[Information provided Boundary: Start]

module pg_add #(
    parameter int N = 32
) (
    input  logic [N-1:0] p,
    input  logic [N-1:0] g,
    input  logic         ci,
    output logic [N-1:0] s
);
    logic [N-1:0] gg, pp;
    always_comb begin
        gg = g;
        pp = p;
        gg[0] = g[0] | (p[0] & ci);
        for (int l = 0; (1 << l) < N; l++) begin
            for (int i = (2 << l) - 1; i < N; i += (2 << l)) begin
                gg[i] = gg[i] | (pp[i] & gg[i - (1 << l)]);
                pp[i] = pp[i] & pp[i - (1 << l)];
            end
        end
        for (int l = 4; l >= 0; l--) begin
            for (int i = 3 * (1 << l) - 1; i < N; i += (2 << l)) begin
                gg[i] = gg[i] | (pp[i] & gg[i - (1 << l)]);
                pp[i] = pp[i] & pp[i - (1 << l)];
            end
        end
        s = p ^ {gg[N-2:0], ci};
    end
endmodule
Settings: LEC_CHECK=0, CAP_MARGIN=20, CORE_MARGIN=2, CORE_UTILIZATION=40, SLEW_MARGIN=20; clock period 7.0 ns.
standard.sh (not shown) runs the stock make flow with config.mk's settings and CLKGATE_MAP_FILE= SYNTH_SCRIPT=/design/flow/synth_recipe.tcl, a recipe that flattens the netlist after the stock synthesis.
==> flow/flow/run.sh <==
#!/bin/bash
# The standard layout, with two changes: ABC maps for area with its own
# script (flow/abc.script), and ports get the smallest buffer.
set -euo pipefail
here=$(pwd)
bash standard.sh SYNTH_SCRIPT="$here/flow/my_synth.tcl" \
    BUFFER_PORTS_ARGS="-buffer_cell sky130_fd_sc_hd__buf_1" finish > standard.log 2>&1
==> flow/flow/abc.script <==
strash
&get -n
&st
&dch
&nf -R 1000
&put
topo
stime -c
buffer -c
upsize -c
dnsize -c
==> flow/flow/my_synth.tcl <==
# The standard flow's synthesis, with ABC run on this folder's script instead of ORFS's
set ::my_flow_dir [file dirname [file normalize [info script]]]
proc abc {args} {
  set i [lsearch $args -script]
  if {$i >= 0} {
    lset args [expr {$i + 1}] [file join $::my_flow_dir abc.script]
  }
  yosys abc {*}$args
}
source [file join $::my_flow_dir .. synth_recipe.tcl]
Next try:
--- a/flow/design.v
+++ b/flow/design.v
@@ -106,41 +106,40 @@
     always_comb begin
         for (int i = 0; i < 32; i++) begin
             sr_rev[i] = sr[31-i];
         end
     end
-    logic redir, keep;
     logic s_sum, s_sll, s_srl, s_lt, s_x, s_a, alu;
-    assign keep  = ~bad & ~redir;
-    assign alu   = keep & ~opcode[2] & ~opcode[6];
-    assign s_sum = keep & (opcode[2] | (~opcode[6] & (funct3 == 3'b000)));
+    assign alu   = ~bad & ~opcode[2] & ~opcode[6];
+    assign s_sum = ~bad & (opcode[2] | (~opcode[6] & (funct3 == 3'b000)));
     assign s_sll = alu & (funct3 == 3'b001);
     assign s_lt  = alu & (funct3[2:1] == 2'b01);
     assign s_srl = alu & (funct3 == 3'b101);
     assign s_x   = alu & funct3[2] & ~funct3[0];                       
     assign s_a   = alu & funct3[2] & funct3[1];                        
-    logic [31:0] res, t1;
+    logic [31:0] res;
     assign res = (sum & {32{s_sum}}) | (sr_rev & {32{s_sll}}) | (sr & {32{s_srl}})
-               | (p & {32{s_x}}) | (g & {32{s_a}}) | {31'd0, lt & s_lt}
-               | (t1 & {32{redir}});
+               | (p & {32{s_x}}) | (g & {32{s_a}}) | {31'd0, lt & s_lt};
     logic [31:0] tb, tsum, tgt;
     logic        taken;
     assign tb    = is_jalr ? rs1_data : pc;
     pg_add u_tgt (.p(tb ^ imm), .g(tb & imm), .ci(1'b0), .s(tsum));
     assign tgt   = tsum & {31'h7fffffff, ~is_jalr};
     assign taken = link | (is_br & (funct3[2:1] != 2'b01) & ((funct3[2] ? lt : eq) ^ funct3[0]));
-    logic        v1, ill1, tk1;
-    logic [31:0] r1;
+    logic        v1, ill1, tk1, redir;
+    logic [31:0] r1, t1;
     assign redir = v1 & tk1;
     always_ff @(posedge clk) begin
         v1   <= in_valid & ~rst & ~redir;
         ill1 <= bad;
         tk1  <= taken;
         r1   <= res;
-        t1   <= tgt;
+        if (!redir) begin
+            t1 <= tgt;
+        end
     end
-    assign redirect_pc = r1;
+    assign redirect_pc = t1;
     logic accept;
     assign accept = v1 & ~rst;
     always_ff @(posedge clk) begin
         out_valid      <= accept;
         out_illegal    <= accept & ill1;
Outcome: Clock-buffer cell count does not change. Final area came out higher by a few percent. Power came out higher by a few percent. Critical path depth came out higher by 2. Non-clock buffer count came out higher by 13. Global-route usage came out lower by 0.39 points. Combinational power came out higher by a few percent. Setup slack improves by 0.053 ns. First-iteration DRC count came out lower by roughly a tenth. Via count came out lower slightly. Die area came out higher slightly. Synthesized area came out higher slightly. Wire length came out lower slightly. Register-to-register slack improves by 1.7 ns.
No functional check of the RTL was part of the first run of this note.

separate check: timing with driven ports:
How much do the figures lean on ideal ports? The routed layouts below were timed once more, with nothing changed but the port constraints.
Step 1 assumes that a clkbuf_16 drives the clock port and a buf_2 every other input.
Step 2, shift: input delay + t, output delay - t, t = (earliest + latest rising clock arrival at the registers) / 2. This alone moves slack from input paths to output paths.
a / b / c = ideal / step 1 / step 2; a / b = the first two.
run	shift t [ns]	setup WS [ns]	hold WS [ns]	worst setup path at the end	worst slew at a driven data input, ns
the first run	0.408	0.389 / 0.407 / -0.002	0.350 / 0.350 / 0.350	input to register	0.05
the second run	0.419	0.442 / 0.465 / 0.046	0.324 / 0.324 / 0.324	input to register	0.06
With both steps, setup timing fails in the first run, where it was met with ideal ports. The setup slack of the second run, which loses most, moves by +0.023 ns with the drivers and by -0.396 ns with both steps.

[Information provided Boundary: End]

Taking the entries above, print exactly the lines starting at the line with "for (int i = 0; i < 32; i++) begin" and ending at the line with "accept & ill1;", both included.

* Solution to the exercise *
         for (int i = 0; i < 32; i++) begin
             sr_rev[i] = sr[31-i];
         end
     end
-    logic redir, keep;
     logic s_sum, s_sll, s_srl, s_lt, s_x, s_a, alu;
-    assign keep  = ~bad & ~redir;
-    assign alu   = keep & ~opcode[2] & ~opcode[6];
-    assign s_sum = keep & (opcode[2] | (~opcode[6] & (funct3 == 3'b000)));
+    assign alu   = ~bad & ~opcode[2] & ~opcode[6];
+    assign s_sum = ~bad & (opcode[2] | (~opcode[6] & (funct3 == 3'b000)));
     assign s_sll = alu & (funct3 == 3'b001);
     assign s_lt  = alu & (funct3[2:1] == 2'b01);
     assign s_srl = alu & (funct3 == 3'b101);
     assign s_x   = alu & funct3[2] & ~funct3[0];                       
     assign s_a   = alu & funct3[2] & funct3[1];                        
-    logic [31:0] res, t1;
+    logic [31:0] res;
     assign res = (sum & {32{s_sum}}) | (sr_rev & {32{s_sll}}) | (sr & {32{s_srl}})
-               | (p & {32{s_x}}) | (g & {32{s_a}}) | {31'd0, lt & s_lt}
-               | (t1 & {32{redir}});
+               | (p & {32{s_x}}) | (g & {32{s_a}}) | {31'd0, lt & s_lt};
     logic [31:0] tb, tsum, tgt;
     logic        taken;
     assign tb    = is_jalr ? rs1_data : pc;
     pg_add u_tgt (.p(tb ^ imm), .g(tb & imm), .ci(1'b0), .s(tsum));
     assign tgt   = tsum & {31'h7fffffff, ~is_jalr};
     assign taken = link | (is_br & (funct3[2:1] != 2'b01) & ((funct3[2] ? lt : eq) ^ funct3[0]));
-    logic        v1, ill1, tk1;
-    logic [31:0] r1;
+    logic        v1, ill1, tk1, redir;
+    logic [31:0] r1, t1;
     assign redir = v1 & tk1;
     always_ff @(posedge clk) begin
         v1   <= in_valid & ~rst & ~redir;
         ill1 <= bad;
         tk1  <= taken;
         r1   <= res;
-        t1   <= tgt;
+        if (!redir) begin
+            t1 <= tgt;
+        end
     end
-    assign redirect_pc = r1;
+    assign redirect_pc = t1;
     logic accept;
     assign accept = v1 & ~rst;
     always_ff @(posedge clk) begin
         out_valid      <= accept;
         out_illegal    <= accept & ill1;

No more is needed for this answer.